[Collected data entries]
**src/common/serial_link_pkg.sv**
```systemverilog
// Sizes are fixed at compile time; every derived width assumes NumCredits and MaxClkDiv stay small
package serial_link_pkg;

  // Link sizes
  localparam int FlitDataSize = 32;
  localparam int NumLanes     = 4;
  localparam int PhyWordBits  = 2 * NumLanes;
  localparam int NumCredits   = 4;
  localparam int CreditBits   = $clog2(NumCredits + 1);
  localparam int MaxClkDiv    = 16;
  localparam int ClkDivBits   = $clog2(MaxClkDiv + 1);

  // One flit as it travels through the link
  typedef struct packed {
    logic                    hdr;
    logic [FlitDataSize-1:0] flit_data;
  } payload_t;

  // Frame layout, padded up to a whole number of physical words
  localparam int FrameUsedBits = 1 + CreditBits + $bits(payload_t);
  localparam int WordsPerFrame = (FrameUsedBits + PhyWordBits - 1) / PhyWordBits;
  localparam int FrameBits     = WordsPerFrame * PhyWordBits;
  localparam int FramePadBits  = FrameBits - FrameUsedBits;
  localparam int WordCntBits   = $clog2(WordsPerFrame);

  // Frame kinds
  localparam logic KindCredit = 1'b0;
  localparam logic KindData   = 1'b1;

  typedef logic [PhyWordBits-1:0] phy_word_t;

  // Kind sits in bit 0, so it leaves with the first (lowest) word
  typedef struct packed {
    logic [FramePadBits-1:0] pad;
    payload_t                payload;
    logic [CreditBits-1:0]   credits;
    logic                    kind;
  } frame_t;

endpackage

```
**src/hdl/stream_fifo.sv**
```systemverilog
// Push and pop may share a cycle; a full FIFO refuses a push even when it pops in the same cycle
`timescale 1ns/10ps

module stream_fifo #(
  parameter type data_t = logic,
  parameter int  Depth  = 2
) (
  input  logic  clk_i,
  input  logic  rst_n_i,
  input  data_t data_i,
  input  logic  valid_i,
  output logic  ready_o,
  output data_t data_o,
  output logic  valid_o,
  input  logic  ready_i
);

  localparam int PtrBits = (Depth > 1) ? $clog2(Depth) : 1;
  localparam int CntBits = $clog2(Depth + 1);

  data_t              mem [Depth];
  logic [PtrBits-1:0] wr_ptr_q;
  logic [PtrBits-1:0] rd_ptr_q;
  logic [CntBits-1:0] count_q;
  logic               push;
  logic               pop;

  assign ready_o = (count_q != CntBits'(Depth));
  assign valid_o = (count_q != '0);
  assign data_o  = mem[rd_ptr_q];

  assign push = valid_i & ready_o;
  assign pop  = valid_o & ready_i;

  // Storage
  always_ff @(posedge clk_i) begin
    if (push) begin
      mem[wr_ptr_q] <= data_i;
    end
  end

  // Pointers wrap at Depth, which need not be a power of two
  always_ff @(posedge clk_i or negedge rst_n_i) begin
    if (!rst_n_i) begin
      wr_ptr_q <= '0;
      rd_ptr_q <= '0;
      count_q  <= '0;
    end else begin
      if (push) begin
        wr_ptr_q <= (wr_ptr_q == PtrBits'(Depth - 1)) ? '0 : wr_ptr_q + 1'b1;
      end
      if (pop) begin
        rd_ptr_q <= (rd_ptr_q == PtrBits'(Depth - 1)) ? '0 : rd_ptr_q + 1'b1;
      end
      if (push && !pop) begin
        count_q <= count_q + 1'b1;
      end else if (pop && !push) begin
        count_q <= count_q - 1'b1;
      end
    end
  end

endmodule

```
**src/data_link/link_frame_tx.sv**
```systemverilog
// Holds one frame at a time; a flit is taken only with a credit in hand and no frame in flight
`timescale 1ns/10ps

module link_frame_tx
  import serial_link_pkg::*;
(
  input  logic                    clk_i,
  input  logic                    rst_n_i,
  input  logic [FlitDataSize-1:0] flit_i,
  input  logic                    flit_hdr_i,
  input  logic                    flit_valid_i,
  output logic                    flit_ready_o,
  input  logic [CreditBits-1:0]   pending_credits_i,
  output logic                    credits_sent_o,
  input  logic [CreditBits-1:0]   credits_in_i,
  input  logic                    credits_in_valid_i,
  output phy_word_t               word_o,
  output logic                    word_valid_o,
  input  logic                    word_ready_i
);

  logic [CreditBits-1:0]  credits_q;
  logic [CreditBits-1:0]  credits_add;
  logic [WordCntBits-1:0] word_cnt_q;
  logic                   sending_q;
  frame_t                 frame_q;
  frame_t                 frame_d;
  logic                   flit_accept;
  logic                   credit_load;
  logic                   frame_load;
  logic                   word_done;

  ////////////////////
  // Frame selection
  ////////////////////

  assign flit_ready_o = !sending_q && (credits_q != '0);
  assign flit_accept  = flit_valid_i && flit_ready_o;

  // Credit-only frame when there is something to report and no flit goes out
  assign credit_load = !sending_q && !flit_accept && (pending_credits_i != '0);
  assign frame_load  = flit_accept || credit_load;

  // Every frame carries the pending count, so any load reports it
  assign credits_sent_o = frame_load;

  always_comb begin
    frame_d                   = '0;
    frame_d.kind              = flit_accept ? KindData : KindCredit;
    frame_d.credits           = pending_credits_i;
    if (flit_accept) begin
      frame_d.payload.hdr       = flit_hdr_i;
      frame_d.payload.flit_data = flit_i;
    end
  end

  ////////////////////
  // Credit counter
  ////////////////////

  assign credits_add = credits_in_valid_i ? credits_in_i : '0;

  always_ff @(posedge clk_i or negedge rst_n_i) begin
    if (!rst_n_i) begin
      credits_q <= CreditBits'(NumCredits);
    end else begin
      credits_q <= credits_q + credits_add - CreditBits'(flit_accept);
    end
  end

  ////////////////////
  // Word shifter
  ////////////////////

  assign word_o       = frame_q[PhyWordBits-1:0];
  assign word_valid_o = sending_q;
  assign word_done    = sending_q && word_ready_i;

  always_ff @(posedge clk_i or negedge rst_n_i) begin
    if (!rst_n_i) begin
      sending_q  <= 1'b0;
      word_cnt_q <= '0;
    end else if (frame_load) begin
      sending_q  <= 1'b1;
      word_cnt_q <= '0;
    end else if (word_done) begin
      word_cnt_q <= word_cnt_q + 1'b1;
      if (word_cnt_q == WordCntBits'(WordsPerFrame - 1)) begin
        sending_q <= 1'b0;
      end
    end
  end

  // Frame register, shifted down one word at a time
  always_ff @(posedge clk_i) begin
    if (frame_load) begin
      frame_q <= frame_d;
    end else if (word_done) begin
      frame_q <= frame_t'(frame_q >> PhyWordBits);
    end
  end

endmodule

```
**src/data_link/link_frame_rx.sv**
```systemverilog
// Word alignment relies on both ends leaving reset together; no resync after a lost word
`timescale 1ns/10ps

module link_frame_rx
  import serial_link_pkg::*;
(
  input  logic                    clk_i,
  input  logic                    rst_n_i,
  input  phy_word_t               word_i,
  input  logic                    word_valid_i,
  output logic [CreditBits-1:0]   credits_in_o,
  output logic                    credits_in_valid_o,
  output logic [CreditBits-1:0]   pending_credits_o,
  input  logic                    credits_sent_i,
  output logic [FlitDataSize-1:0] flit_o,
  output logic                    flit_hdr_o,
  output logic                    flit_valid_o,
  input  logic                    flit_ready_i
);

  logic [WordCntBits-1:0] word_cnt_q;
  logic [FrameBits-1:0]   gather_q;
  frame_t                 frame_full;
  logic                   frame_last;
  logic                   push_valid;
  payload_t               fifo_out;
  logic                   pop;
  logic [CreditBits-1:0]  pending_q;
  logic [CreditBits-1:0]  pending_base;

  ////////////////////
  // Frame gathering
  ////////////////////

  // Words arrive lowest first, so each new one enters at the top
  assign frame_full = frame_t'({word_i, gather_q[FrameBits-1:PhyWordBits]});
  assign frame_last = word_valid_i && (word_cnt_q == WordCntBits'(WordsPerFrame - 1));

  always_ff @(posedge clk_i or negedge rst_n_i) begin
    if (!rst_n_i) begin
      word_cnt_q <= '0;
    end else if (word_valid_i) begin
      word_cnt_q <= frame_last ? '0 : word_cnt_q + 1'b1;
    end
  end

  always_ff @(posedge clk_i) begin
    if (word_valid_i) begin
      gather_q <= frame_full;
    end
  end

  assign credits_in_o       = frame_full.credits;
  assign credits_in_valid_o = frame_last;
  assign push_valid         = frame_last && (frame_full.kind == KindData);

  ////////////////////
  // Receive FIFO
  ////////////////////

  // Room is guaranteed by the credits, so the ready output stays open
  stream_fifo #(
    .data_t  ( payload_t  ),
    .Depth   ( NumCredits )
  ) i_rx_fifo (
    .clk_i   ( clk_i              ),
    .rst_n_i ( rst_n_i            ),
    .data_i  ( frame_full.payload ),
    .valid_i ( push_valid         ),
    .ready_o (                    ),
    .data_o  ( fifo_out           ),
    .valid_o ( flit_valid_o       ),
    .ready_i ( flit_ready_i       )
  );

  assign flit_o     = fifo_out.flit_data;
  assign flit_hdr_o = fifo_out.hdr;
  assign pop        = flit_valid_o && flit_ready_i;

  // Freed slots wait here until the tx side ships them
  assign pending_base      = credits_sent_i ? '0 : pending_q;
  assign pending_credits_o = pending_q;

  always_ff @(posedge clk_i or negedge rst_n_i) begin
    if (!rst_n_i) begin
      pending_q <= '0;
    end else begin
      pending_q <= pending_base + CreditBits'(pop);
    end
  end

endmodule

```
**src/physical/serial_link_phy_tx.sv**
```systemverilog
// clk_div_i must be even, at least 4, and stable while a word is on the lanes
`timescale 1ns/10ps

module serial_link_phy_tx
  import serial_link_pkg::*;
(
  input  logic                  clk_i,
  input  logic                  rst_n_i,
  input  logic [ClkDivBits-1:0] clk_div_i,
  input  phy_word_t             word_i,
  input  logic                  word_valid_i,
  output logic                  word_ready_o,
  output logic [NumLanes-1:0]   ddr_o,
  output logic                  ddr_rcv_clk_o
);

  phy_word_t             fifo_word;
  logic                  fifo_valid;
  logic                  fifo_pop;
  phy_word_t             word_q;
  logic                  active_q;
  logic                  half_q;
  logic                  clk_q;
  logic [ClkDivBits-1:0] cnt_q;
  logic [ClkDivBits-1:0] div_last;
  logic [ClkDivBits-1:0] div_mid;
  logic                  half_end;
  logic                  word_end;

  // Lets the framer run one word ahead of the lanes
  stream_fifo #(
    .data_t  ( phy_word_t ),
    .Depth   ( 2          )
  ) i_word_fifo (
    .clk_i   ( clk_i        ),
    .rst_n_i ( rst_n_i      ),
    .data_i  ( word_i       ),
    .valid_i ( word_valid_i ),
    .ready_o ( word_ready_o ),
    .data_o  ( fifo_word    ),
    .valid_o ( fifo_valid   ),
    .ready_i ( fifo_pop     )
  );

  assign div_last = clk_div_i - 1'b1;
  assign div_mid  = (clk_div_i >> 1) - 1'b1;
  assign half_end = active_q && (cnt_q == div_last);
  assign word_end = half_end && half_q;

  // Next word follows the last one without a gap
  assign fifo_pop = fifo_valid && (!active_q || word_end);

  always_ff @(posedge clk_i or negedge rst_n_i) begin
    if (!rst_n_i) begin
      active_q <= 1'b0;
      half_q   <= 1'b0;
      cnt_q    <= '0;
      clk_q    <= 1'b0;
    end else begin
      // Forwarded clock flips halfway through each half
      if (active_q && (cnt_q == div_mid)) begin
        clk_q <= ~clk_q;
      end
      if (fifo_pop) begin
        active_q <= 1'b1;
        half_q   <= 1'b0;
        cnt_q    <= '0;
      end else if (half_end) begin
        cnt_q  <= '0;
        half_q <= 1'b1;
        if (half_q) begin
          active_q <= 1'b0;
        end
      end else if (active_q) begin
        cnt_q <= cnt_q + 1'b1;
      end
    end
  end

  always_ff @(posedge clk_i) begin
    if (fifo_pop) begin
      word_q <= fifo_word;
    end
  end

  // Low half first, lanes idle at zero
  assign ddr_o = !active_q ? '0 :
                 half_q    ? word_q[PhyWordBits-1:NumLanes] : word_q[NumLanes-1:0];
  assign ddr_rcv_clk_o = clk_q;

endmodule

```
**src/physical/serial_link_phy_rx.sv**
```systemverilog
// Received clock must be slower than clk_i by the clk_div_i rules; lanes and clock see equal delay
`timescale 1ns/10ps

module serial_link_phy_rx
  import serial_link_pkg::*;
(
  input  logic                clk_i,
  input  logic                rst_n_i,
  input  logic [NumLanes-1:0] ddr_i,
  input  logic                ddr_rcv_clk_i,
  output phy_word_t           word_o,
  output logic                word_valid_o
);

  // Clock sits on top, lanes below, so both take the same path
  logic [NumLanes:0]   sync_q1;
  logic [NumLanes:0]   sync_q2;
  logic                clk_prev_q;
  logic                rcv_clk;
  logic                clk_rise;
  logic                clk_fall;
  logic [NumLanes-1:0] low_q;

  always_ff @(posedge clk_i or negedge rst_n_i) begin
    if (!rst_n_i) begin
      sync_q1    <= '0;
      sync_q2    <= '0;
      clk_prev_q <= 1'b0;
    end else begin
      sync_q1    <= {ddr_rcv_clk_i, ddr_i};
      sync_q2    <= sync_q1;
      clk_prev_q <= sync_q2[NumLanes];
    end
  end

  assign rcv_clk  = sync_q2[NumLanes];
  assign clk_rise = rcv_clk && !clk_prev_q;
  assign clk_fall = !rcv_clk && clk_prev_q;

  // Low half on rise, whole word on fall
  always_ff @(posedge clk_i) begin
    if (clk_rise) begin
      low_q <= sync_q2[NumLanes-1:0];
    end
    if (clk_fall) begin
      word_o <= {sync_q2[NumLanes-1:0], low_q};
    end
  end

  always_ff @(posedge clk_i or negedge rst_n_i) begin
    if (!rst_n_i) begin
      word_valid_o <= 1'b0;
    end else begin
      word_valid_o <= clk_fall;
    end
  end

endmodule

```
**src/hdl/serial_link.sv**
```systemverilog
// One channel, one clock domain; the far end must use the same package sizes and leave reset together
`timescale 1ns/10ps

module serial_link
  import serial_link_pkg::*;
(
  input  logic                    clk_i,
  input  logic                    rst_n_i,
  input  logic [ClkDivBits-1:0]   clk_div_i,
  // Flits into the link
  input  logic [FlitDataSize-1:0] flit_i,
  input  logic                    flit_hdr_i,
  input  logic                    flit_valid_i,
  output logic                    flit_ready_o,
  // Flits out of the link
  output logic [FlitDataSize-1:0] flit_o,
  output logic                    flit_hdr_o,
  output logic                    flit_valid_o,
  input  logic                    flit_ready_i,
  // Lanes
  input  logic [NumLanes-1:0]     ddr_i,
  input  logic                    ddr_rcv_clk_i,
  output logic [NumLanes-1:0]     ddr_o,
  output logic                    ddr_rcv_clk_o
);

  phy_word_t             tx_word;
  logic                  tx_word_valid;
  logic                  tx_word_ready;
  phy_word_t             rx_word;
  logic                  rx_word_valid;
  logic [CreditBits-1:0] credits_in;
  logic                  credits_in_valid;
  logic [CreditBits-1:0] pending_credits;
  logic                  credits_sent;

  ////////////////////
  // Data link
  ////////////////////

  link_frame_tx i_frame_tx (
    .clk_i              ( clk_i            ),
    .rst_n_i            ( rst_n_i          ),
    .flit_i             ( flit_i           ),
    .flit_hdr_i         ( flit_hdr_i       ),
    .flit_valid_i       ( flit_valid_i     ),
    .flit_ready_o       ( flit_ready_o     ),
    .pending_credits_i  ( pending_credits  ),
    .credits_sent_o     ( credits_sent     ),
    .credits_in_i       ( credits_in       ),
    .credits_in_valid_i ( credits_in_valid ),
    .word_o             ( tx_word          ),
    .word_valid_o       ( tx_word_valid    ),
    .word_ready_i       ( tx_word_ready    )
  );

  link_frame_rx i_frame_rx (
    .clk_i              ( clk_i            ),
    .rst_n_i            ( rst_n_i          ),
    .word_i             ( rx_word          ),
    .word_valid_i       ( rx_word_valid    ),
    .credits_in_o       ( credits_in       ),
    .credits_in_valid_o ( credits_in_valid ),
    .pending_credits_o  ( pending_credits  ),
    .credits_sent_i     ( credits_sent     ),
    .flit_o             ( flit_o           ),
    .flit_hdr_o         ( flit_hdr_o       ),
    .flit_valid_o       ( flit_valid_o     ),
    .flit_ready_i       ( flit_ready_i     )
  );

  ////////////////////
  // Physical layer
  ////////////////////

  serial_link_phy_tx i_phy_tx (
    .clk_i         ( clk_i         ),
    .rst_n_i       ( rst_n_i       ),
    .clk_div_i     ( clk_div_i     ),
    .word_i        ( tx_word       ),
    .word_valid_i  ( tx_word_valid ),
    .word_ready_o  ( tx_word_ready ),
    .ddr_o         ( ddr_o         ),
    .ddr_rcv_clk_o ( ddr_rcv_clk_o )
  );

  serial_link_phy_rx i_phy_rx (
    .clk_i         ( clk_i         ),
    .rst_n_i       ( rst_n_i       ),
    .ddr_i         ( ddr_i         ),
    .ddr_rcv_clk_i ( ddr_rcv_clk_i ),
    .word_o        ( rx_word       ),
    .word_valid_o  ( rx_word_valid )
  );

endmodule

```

Directions for this task:
Filter the entries above and copy only the lines that hold "Flits".

Response to this task:
  // Flits into the link
  // Flits out of the link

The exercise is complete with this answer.